Logistic Regression in Machine Learning

Aamir Ahmad Ansari
8 min readOct 12, 2021

Hello, today we will be discussing logistic regression. The following will be the topics discussed :

1. Introduction to Logistic Regression

2. Detailed Implementation in Python

Let’s get started!!!!

Updated Code for T-test on 13/10/2021 at 12:44 pm

1. Introduction to Logistic Regression

1.1 Introduction

Logistic regression is a regression technique in machine learning which is used in binary(0/1) classification. You can visualise it as a combinational digital logic circuit that uses different logic operators(can be thought as predictors) but produce a binary(0/1) output. Logistic Regression is widely used when the response variable to be predicted has two classes. For example: classifying if a person is male or female or classifying images of pets like cats and dogs. Notice that, here we can label cats as 0 and dogs 1.

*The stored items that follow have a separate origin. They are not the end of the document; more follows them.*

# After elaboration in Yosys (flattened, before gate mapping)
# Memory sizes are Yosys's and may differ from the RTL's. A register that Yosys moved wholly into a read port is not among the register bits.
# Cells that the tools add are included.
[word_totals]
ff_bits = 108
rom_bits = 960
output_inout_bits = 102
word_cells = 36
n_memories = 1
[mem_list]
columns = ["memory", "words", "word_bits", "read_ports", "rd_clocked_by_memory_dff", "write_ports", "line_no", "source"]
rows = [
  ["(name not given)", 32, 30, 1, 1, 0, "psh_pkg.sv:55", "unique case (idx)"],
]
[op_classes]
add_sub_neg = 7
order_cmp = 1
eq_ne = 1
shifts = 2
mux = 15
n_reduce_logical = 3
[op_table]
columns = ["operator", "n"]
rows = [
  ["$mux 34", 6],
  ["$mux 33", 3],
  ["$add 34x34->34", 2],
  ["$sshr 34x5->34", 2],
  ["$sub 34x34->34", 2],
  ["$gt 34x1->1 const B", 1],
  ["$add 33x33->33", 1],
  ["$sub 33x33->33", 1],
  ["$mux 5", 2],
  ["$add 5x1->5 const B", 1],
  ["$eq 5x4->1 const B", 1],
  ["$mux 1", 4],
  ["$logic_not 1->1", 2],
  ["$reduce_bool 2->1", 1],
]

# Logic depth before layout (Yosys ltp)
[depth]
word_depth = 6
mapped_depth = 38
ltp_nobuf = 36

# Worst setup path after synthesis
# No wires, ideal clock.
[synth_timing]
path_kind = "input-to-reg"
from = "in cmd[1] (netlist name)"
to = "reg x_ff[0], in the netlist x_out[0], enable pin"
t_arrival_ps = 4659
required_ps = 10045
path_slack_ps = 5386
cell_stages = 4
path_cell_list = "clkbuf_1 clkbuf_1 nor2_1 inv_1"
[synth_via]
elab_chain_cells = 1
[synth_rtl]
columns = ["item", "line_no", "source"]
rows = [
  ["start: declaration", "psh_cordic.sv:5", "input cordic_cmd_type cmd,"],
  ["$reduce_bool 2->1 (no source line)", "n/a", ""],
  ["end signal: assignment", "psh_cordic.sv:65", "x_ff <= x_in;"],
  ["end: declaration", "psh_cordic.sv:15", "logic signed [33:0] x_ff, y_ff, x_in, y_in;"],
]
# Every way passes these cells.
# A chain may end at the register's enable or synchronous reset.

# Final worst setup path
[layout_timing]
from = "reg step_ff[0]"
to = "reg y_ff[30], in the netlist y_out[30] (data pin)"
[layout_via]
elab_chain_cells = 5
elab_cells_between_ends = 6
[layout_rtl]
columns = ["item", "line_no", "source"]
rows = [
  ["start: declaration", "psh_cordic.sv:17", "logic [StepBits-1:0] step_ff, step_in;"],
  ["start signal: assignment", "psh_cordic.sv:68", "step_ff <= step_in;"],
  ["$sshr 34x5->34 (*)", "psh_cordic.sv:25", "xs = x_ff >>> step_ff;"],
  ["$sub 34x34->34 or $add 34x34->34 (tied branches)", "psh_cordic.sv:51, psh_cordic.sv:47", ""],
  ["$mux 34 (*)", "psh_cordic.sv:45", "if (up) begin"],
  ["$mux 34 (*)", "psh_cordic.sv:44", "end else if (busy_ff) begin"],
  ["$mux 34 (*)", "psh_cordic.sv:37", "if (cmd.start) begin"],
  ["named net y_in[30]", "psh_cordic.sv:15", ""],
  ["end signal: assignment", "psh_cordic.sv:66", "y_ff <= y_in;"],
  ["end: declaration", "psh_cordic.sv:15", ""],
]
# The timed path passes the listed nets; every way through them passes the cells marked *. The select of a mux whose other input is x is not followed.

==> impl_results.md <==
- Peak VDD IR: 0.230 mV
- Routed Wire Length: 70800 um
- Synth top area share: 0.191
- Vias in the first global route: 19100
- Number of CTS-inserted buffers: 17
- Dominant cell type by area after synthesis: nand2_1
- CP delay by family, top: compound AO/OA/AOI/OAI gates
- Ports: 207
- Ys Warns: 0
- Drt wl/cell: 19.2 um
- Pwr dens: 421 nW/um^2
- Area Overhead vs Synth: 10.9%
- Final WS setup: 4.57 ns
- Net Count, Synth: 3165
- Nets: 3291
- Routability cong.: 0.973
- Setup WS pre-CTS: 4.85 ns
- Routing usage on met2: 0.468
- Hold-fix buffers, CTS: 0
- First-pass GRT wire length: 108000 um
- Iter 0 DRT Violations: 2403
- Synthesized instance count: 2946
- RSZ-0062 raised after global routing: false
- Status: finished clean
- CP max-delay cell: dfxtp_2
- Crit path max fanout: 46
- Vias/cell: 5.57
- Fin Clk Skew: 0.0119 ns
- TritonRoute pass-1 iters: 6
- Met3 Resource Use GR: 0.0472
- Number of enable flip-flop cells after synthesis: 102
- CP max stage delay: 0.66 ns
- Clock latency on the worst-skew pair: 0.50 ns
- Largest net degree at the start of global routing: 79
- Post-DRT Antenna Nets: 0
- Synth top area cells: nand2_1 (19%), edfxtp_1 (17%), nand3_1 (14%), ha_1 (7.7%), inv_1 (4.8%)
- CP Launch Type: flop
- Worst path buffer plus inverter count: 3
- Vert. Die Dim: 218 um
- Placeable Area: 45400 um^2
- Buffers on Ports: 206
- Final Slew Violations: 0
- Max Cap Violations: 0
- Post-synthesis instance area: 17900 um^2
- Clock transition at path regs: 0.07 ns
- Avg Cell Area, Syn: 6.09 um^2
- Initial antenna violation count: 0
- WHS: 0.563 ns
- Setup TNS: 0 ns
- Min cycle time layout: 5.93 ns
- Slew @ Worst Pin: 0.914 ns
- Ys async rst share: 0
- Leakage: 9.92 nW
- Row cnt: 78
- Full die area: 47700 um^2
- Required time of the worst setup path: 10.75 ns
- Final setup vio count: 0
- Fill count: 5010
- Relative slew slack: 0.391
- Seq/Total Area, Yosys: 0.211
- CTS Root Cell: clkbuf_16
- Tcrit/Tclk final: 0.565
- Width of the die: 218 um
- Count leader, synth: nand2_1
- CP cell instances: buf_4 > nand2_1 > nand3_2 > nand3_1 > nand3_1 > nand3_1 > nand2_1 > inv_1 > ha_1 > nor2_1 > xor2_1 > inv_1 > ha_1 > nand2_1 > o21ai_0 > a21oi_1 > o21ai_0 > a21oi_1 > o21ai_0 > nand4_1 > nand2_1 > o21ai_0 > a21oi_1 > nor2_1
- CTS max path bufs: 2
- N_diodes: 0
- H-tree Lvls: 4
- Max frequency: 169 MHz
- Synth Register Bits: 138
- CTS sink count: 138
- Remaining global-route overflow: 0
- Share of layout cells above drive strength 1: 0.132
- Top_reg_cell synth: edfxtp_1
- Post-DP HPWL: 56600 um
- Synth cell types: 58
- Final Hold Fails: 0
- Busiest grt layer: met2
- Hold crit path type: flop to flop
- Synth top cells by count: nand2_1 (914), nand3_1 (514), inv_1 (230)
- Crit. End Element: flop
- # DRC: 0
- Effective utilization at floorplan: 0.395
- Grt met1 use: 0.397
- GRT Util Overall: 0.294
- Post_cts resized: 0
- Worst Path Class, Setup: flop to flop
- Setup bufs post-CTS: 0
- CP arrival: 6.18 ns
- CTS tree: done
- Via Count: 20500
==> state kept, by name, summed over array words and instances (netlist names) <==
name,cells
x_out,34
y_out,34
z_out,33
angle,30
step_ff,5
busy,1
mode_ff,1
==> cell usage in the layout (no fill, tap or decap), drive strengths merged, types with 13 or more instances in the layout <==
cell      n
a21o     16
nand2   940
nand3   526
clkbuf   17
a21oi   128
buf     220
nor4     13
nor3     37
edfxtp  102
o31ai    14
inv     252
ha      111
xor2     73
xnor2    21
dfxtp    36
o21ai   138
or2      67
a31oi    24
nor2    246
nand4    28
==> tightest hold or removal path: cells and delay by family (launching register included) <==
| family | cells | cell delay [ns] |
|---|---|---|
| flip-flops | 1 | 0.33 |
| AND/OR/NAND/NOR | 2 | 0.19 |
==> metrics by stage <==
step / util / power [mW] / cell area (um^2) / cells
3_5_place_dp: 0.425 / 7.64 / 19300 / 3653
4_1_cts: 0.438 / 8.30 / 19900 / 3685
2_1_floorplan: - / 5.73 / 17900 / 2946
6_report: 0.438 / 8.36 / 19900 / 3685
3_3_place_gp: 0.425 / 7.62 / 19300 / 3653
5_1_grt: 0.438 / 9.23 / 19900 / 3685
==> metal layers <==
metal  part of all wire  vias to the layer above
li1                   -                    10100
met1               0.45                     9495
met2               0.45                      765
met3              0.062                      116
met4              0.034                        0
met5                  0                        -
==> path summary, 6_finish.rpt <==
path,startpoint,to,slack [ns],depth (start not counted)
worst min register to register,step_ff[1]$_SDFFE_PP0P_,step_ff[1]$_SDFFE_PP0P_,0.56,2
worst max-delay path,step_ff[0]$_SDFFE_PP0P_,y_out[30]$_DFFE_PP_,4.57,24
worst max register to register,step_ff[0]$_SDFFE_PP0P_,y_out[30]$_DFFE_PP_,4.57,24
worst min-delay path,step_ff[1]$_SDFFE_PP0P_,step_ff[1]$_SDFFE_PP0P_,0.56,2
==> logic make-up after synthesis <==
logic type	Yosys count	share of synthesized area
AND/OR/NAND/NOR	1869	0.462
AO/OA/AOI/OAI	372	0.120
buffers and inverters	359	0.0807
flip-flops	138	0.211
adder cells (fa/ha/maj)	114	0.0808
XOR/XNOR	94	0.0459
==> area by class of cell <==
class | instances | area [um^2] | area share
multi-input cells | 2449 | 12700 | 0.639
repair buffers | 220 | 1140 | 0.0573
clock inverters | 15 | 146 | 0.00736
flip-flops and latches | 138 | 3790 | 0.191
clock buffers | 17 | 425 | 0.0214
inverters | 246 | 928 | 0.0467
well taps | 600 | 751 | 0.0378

Logistic Regression calculates the conditional probability P(Yi|x=Xi) where Yi is our predicted response 0 or 1, by default the probability is calculated for Yi=1. Xi represents the predictor vector for the ith observation. How does it do that? it uses sigmoid function as it ranges from [0,1] and hence perfect for mapping probabilities as remember the probability of any event ranges from [0,1]. It was supposed to be a classifier, then what’s with probabilities?

Logisttic Rgression classifies our observation by comparing their probabilities to a threshold or critical value; if P(Yi=1|x=Xi)≥critical value, the response is 1 else 0.

The statistic properties are more or less similar to linear regression. Weights are associated with each predictor, there is a bias term and all the assumptions are the same as linear regression apart from having a linear regression between predictors and response. Let’s have a look at the function that we use for logistics regression, i.e the sigmoid function.

Sigmoid function for logistic regression

The above equation represents one predictor, you can add other predictors as in linear regression.

1.2 Interpretation of Beta Values

The interpretation of beta values is different from linear regression where a unit increase in a predictor leads to the increment in the response by the corresponding beta value. To understand the interpretation of beta values better, let’s first take the log of the above equation and the resultant of this process will be the log-odds.

Clearly, from above you can see the log-odds are linearly related to our predictors and a unit increase in a predictor lead to the multiplication of the response by the exponential of corresponding beta value; e^beta. Note that the probability change in P(Yi|x=Xi) per unit change in X depends on the value of X and doesn’t get affected by the coefficients. The magnitude of the coefficient of the predictor in this case beta1 plays a role as if the magnitude of the coefficient is positive then there will be a positive change in the probability when X is increased. Else if the magnitude is negative then an increase in X will associate with a decrement in probability.

2. Detailed Implementation in Python

This is a detailed implementation of logistic regression in python. We will go by exploring our data and then building a model. The dataset is the Heart Disease data set which can be downloaded by clicking here. Go on, download the data set let’s do this exercise together. We will do this exercise in two parts:

a) Exploration and Feature Selection

b) Model Development

The link for the whole code will be provided soon at the end of the article.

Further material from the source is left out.